Las negociaciones con Barcelona
Las oligarquías rebeldes obligaron al rey Ramiro a buscar una solución alternativa. Y en aquel momento todas las miradas se giraron hacia Barcelona. El régimen político, militar y económico catalán (radicalmente feudal) era tan opuesto al aragonés (radicalmente señorial) que imposibilitaba una fusión como la que pretendían los castellanoleoneses. La unión dinástica (compartir, únicamente, la figura del soberano) con Barcelona era, paradójicamente, la única alternativa posible que tenían los aragoneses para garantizar la independencia de su reino. Y eso explica el rápido acuerdo con Barcelona. Y confirma que el condado de Barcelona era un dominio totalmente independiente desde 985. De no ser así; los aragoneses, al nombrar al conde barcelonés "Hombre Principal de Aragón" (1137), habrían quedado atrapados en el entramado de la monarquía francesa.
¿Por qué Barcelona era tan opuesta a Aragón?

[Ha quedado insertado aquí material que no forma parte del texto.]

==> src/rtl/mem_responder.sv <==
// mem_responder: valid/ready memory responder serving read, write, double (M+M)
// and complement (~M) requests on a 2^ADDR_W x DATA_W memory, with WAIT_CYCLES
// programmable wait states between request accept and execution.
// Optional feature: define MEM_WP_EN to write-protect addresses 0..WP_TOP; a
// modifying op on a protected address leaves memory untouched and sets rsp_err.
// Reset reloads the program image into the memory.
module mem_responder #(
   parameter int ADDR_W      = 4,
   parameter int DATA_W      = 8,
   parameter int WAIT_CYCLES = 1,
   parameter int WP_TOP      = 7
) (
   input  logic              clk,
   input  logic              rst,
   input  logic              req_valid,
   output logic              req_ready,
   input  logic [1:0]        req_op,
   input  logic [ADDR_W-1:0] req_addr,
   input  logic [DATA_W-1:0] req_wdata,
   output logic              rsp_valid,
   input  logic              rsp_ready,
   output logic [DATA_W-1:0] rsp_rdata,
   output logic              rsp_err
);

   localparam int DEPTH = 1 << ADDR_W;
   localparam logic [3:0] WAIT_LAST = 4'(WAIT_CYCLES - 1);

   localparam logic [1:0] OP_READ   = 2'b00;
   localparam logic [1:0] OP_WRITE  = 2'b01;
   localparam logic [1:0] OP_DOUBLE = 2'b10;
   localparam logic [1:0] OP_COMPL  = 2'b11;

   typedef enum logic [1:0] {
      IDLE,
      WAIT,
      EXEC,
      RESP
   } state_t;

   state_t              state_q, state_d;
   logic [3:0]          cnt_q, cnt_d;
   logic [1:0]          op_q, op_d;
   logic [ADDR_W-1:0]   addr_q, addr_d;
   logic [DATA_W-1:0]   wdata_q, wdata_d;
   logic [DATA_W-1:0]   rdata_q, rdata_d;
   logic                err_q, err_d;
   logic [DATA_W-1:0]   mem_q [DEPTH];
   logic [DATA_W-1:0]   mem_d [DEPTH];
   logic                mem_we;
   logic [DATA_W-1:0]   mem_wval;
   logic [DATA_W-1:0]   cur_word;

   // Program image loaded on reset; addresses beyond the image come up as zero.
   function automatic logic [DATA_W-1:0] image_word(input int idx);
      logic [7:0] b;
      case (idx)
         0:       b = 8'h08;
         1:       b = 8'h18;
         2:       b = 8'h28;
         3:       b = 8'h38;
         4:       b = 8'h48;
         5:       b = 8'h58;
         6:       b = 8'h68;
         7:       b = 8'h89;
         8:       b = 8'h09;
         9:       b = 8'h08;
         10:      b = 8'h08;
         11:      b = 8'h09;
         12:      b = 8'h08;
         13:      b = 8'h08;
         14:      b = 8'h09;
         15:      b = 8'h08;
         default: b = 8'h00;
      endcase
      return DATA_W'(b);
   endfunction

   assign cur_word  = mem_q[addr_q];
   assign req_ready = (state_q == IDLE);
   assign rsp_valid = (state_q == RESP);
   assign rsp_rdata = rdata_q;
   assign rsp_err   = err_q;

`ifndef MEM_WP_EN
   logic wp_unused;
   assign wp_unused = (WP_TOP != 0);
`endif

   // Next-state logic: accept in IDLE, count wait states, execute once, hold the response.
   always_comb begin
      state_d  = state_q;
      cnt_d    = cnt_q;
      op_d     = op_q;
      addr_d   = addr_q;
      wdata_d  = wdata_q;
      rdata_d  = rdata_q;
      err_d    = err_q;
      mem_we   = 1'b0;
      mem_wval = '0;
      case (state_q)
         IDLE: begin
            if (req_valid) begin
               op_d    = req_op;
               addr_d  = req_addr;
               wdata_d = req_wdata;
               cnt_d   = '0;
               state_d = (WAIT_CYCLES > 0) ? WAIT : EXEC;
            end
         end
         WAIT: begin
            if (cnt_q == WAIT_LAST) begin
               cnt_d   = '0;
               state_d = EXEC;
            end else begin
               cnt_d = cnt_q + 4'd1;
            end
         end
         EXEC: begin
            err_d = 1'b0;
            case (op_q)
               OP_READ: begin
                  rdata_d = cur_word;
               end
               OP_WRITE: begin
                  mem_we   = 1'b1;
                  mem_wval = wdata_q;
                  rdata_d  = wdata_q;
               end
               OP_DOUBLE: begin
                  mem_we   = 1'b1;
                  mem_wval = cur_word + cur_word;
                  rdata_d  = cur_word + cur_word;
               end
               OP_COMPL: begin
                  mem_we   = 1'b1;
                  mem_wval = ~cur_word;
                  rdata_d  = ~cur_word;
               end
            endcase
`ifdef MEM_WP_EN
            if ((op_q != OP_READ) && (int'(addr_q) <= WP_TOP)) begin
               mem_we  = 1'b0;
               err_d   = 1'b1;
               rdata_d = cur_word;
            end
`endif
            state_d = RESP;
         end
         RESP: begin
            if (rsp_ready) begin
               state_d = IDLE;
            end
         end
         default: state_d = IDLE;
      endcase
   end

   // Memory update: only the addressed word changes, and only during EXEC.
   always_comb begin
      mem_d = mem_q;
      if (mem_we) begin
         mem_d[addr_q] = mem_wval;
      end
   end

   // State, request latches, response registers and memory; reset reloads the image.
   always_ff @(posedge clk or posedge rst) begin
      if (rst) begin
         state_q <= IDLE;
         cnt_q   <= '0;
         op_q    <= '0;
         addr_q  <= '0;
         wdata_q <= '0;
         rdata_q <= '0;
         err_q   <= 1'b0;
         for (int i = 0; i < DEPTH; i++) begin
            mem_q[i] <= image_word(i);
         end
      end else begin
         state_q <= state_d;
         cnt_q   <= cnt_d;
         op_q    <= op_d;
         addr_q  <= addr_d;
         wdata_q <= wdata_d;
         rdata_q <= rdata_d;
         err_q   <= err_d;
         mem_q   <= mem_d;
      end
   end

endmodule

Como decíamos antes, el condado de Barcelona era un Estado radicalmente feudal. Es decir que, como el resto de Europa, había sufrido la crisis del poder central (siglos IX y X), que había culminado con una redistribución del poder entre el rey (en Catalunya representado por los condes independientes); la nobleza militar y terrateniente; y las jerarquías eclesiásticas. Y el sistema tenía que impedir que los condes de Barcelona evolucionaran a la categoría de reyes. Pero eso no los situaba en un rango de inferioridad con respecto a los reyes y reyezuelos vecinos. Precisamente, el régimen feudal había desguazado, totalmente, el dibujo tradicional de la pirámide jerárquica; y un conde independiente (el de Barcelona o el de Flandes) o un duque independiente (el de Venecia, el de Toscana, el de Baviera, o el de Piamonte) tenía una categoría muy superior a la mayoría de los reyes y reyezuelos del continente.
¿Por qué Aragón era tan opuesto a Barcelona?

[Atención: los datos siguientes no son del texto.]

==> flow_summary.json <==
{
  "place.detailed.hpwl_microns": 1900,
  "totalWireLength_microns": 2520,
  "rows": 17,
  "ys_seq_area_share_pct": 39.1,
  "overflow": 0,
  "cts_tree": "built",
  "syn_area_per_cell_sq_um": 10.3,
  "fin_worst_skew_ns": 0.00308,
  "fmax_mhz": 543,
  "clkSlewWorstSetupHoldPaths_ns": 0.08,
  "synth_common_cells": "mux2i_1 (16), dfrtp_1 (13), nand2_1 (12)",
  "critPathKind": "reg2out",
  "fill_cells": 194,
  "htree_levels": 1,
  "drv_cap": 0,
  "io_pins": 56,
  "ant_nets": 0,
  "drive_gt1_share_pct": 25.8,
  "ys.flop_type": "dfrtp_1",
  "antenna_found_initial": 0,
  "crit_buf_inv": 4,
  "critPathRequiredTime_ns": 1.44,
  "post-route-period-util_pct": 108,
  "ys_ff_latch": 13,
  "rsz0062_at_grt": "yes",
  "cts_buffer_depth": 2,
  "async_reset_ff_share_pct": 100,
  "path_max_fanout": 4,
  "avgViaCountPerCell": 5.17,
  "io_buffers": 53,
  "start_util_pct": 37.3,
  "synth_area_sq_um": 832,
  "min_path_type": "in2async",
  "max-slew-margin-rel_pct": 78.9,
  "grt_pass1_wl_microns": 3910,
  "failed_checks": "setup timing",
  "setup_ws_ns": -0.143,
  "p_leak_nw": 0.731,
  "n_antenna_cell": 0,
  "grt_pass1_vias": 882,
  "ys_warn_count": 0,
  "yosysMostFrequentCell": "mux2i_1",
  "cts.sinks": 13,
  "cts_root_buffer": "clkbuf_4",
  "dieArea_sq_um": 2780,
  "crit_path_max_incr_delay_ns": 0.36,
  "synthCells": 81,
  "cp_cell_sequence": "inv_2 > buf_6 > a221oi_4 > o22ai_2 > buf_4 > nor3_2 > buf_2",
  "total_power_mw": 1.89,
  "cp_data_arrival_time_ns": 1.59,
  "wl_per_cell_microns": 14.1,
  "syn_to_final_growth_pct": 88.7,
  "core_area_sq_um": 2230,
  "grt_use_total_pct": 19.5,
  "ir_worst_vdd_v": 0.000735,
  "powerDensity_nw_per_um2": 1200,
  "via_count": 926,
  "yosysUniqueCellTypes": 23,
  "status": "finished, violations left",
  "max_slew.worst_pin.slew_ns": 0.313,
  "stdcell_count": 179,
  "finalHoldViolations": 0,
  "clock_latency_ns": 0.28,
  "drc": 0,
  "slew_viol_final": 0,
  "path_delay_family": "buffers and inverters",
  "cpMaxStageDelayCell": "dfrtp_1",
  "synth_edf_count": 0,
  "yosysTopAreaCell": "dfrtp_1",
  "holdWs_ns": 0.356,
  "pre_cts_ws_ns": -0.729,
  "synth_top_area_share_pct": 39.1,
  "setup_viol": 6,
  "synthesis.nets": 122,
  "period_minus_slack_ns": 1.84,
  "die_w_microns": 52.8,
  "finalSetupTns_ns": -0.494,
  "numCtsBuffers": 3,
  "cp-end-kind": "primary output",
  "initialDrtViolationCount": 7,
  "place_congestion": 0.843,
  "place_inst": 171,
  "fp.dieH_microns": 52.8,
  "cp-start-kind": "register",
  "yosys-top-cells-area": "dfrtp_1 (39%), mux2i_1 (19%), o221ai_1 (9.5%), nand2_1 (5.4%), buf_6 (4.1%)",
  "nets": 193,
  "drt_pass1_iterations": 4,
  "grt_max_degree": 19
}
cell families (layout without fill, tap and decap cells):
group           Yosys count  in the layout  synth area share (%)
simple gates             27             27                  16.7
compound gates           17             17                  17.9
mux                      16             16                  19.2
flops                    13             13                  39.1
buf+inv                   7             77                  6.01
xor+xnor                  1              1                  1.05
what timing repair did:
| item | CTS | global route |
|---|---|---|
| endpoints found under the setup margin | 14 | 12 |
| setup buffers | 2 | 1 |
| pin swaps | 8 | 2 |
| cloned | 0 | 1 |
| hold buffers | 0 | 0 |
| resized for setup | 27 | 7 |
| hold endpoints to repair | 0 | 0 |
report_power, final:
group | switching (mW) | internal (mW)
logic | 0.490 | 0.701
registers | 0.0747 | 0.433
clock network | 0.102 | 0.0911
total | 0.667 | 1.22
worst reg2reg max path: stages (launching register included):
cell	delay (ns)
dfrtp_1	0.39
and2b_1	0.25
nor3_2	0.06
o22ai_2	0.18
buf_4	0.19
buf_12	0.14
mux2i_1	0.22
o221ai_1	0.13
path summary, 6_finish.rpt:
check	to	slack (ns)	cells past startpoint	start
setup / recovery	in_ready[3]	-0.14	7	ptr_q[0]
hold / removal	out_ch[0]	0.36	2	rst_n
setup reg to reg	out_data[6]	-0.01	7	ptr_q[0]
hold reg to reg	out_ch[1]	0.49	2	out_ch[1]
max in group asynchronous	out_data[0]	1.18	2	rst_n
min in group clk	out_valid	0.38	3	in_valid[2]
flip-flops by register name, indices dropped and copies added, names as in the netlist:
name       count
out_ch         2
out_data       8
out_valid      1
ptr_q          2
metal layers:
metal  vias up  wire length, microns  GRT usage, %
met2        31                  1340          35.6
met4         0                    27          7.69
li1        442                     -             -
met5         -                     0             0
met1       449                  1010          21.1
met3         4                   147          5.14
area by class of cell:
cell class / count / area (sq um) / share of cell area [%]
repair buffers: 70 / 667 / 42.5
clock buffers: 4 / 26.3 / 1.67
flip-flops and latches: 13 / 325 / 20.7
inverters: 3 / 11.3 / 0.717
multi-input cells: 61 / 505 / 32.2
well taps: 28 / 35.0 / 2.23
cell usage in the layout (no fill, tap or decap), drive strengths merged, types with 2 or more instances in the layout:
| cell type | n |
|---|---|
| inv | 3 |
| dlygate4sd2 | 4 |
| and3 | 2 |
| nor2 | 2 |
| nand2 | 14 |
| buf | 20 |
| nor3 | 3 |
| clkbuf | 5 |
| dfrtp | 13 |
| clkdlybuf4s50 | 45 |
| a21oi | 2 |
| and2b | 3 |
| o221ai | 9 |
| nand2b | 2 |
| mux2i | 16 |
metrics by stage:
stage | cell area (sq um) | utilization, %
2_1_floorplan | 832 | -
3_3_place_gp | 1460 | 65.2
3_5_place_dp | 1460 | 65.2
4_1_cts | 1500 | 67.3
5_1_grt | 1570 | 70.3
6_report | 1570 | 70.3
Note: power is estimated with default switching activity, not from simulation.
File: src/rtl/pal_pkg.sv
// Shared types and constants for the decimal palindrome builder.
// Latency: n/a (package only).
// Backpressure: n/a (package only).
package pal_pkg;

    // Controller states; CHECK is only entered when the self-check build is enabled.
    typedef enum logic [1:0] {
        IDLE  = 2'd0,
        BUILD = 2'd1,
        CHECK = 2'd2,
        HOLD  = 2'd3
    } pal_state_t;

    // Radix of the digit arithmetic.
    localparam int DEC_BASE = 10;

    // Default seed and result widths.
    localparam int DEF_IN_W  = 16;
    localparam int DEF_OUT_W = 32;

endpackage

File: src/rtl/pal_digit_step.sv
// One decimal digit step: acc*10 + tmp%10, tmp/10, and a flag when the new acc exceeds OUT_W bits.
// Latency: purely combinational.
// Backpressure: none; the caller decides whether to commit the step.
module pal_digit_step
    import pal_pkg::*;
#(
    parameter int OUT_W = DEF_OUT_W,
    parameter int TMP_W = DEF_IN_W
) (
    input  logic [OUT_W+3:0] acc_i,
    input  logic [TMP_W-1:0] tmp_i,
    output logic [OUT_W+3:0] acc_nxt_o,
    output logic [TMP_W-1:0] tmp_nxt_o,
    output logic             ovf_o
);

    // acc carries four spare bits so acc*10+9 never wraps when acc fits in OUT_W bits.
    localparam int ACC_W = OUT_W + 4;

    logic [TMP_W-1:0] digit;

    // Peel the lowest decimal digit off tmp and append it to acc.
    always_comb begin
        digit     = tmp_i % TMP_W'(DEC_BASE);
        acc_nxt_o = acc_i * ACC_W'(DEC_BASE) + ACC_W'(digit);
        tmp_nxt_o = tmp_i / TMP_W'(DEC_BASE);
        ovf_o     = |acc_nxt_o[ACC_W-1:OUT_W];
    end

endmodule

File: src/rtl/palindrome_builder.sv
// Mirrors the decimal digits of a seed into an even or odd palindrome, one digit per clock (optional self-check: PAL_CHECK_EN).
// Latency: out_valid after edge d+2 (d = digits of the tail), plus digits(result)+1 when self-check is built and no overflow.
// Backpressure: result/overflow/check_fail held in HOLD until out_ready; start is ignored while busy.
module palindrome_builder
    import pal_pkg::*;
#(
    parameter int IN_W  = DEF_IN_W,
    parameter int OUT_W = DEF_OUT_W
) (
    input  logic             clk,
    input  logic             rst_n,
    input  logic             start,
    input  logic [IN_W-1:0]  seed,
    input  logic             odd_mode,
    output logic             busy,
    output logic             out_valid,
    input  logic             out_ready,
    output logic [OUT_W-1:0] result,
    output logic             overflow,
    output logic             check_fail
);

    localparam int ACC_W = OUT_W + 4;
`ifdef PAL_CHECK_EN
    // The shared digit step also walks the OUT_W-bit result during CHECK.
    localparam int STEP_W = (IN_W > OUT_W) ? IN_W : OUT_W;
`else
    localparam int STEP_W = IN_W;
`endif

    pal_state_t        state_q, state_d;
    logic [ACC_W-1:0]  acc_q, acc_d;
    logic [IN_W-1:0]   tmp_q, tmp_d;
    logic              ovf_q, ovf_d;

    logic [ACC_W-1:0]  step_acc_in;
    logic [ACC_W-1:0]  step_acc_out;
    logic [STEP_W-1:0] step_tmp_in;
    logic [STEP_W-1:0] step_tmp_out;
    logic              step_ovf;

`ifdef PAL_CHECK_EN
    // Working copy of the result being consumed, and its digit-reversed image.
    logic [OUT_W-1:0]  wrk_q, wrk_d;
    logic [ACC_W-1:0]  rev_q, rev_d;
    logic              chk_q, chk_d;
`endif

    // Select the operands of the single digit-step datapath for the current phase.
    always_comb begin
        step_acc_in = acc_q;
        step_tmp_in = STEP_W'(tmp_q);
`ifdef PAL_CHECK_EN
        if (state_q == CHECK) begin
            step_acc_in = rev_q;
            step_tmp_in = STEP_W'(wrk_q);
        end
`endif
    end

    pal_digit_step #(
        .OUT_W (OUT_W),
        .TMP_W (STEP_W)
    ) u_step (
        .acc_i     (step_acc_in),
        .tmp_i     (step_tmp_in),
        .acc_nxt_o (step_acc_out),
        .tmp_nxt_o (step_tmp_out),
        .ovf_o     (step_ovf)
    );

    // Next-state and datapath control.
    always_comb begin
        state_d = state_q;
        acc_d   = acc_q;
        tmp_d   = tmp_q;
        ovf_d   = ovf_q;
`ifdef PAL_CHECK_EN
        wrk_d   = wrk_q;
        rev_d   = rev_q;
        chk_d   = chk_q;
`endif
        case (state_q)
            IDLE: begin
                if (start) begin
                    // The seed becomes the leading half; tmp is the tail that gets mirrored.
                    acc_d   = ACC_W'(seed);
                    tmp_d   = odd_mode ? (seed / IN_W'(DEC_BASE)) : seed;
                    ovf_d   = 1'b0;
`ifdef PAL_CHECK_EN
                    chk_d   = 1'b0;
`endif
                    state_d = BUILD;
                end
            end
            BUILD: begin
                if (tmp_q == '0) begin
`ifdef PAL_CHECK_EN
                    wrk_d   = acc_q[OUT_W-1:0];
                    rev_d   = '0;
                    state_d = CHECK;
`else
                    state_d = HOLD;
`endif
                end else if (step_ovf) begin
                    // A result that cannot fit is reported as zero with the overflow flag.
                    ovf_d   = 1'b1;
                    acc_d   = '0;
                    state_d = HOLD;
                end else begin
                    acc_d   = step_acc_out;
                    tmp_d   = IN_W'(step_tmp_out);
                end
            end
            CHECK: begin
`ifdef PAL_CHECK_EN
                if (wrk_q == '0) begin
                    // A correctly built palindrome reads the same reversed.
                    chk_d   = (rev_q != acc_q);
                    state_d = HOLD;
                end else begin
                    rev_d   = step_acc_out;
                    wrk_d   = OUT_W'(step_tmp_out);
                end
`else
                state_d = IDLE;
`endif
            end
            HOLD: begin
                if (out_ready) begin
                    state_d = IDLE;
                end
            end
            default: state_d = IDLE;
        endcase
    end

    // State and datapath registers with asynchronous clear.
    always_ff @(posedge clk or negedge rst_n) begin
        if (!rst_n) begin
            state_q <= IDLE;
            acc_q   <= '0;
            tmp_q   <= '0;
            ovf_q   <= 1'b0;
`ifdef PAL_CHECK_EN
            wrk_q   <= '0;
            rev_q   <= '0;
            chk_q   <= 1'b0;
`endif
        end else begin
            state_q <= state_d;
            acc_q   <= acc_d;
            tmp_q   <= tmp_d;
            ovf_q   <= ovf_d;
`ifdef PAL_CHECK_EN
            wrk_q   <= wrk_d;
            rev_q   <= rev_d;
            chk_q   <= chk_d;
`endif
        end
    end

    assign busy      = (state_q != IDLE);
    assign out_valid = (state_q == HOLD);
    assign result    = acc_q[OUT_W-1:0];
    assign overflow  = ovf_q;
`ifdef PAL_CHECK_EN
    assign check_fail = chk_q;
`else
    assign check_fail = 1'b0;
`endif

endmodule

File: config.mk
export PLATFORM = sky130hd
export DESIGN_NAME = palindrome_builder
export DESIGN_NICKNAME = d
export VERILOG_FILES = /design/src/rtl/pal_pkg.sv /design/src/rtl/pal_digit_step.sv /design/src/rtl/palindrome_builder.sv
export SDC_FILE = /design/constraint.sdc
export NUM_CORES = 1
export LEC_CHECK = 0
export ABC_AREA = 1
export ABC_CLOCK_PERIOD_IN_PS = 25500
export CORE_MARGIN = 2
export CORE_UTILIZATION = 35
export DETAILED_ROUTE_END_ITERATION = 16
export SLEW_MARGIN = 10
export SYNTH_ARGS = -nofsm -noshare
export SYNTH_HDL_FRONTEND = slang
export SYNTH_SLANG_ARGS = --single-unit
export TNS_END_PERCENT = 50
File: constraint.sdc
create_clock -name clk -period 25.5 [get_ports clk]
set_clock_uncertainty 0.1 [all_clocks]
set_input_delay 7.65 -clock clk [delete_from_list [all_inputs] [get_ports clk]]
set_output_delay 7.65 -clock clk [all_outputs]
set_load 0.02 [all_outputs]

En cambio, Aragón y el resto de dominios peninsulares cristianos, situados en la periferia de Europa y totalmente refractarios a la herencia política y cultural carolingia (siglos VIII en X); habían quedado al margen de la Revolución Feudal (a caballo entre el año 1000), y habían conservado el dibujo tradicional de la pirámide jerárquica, que mantenía al rey —en solitario— en la cima de la pirámide jerárquica. El débil reino aragonés, amenazado de muerte por León y Castilla y por Navarra, encontró en Catalunya la solución a sus males. Las enormes diferencias, a pesar del remoto pasado común, paradójicamente garantizaron su independencia durante seis siglos. Hasta que el régimen borbónico hispánico liquidó el Estado aragonés a sangre y fuego (1707). Pero la pregunta que, siempre, nos quedará sin respuesta es: ¿qué habría pasado con Aragón si los catalanes le hubieran dado la espalda?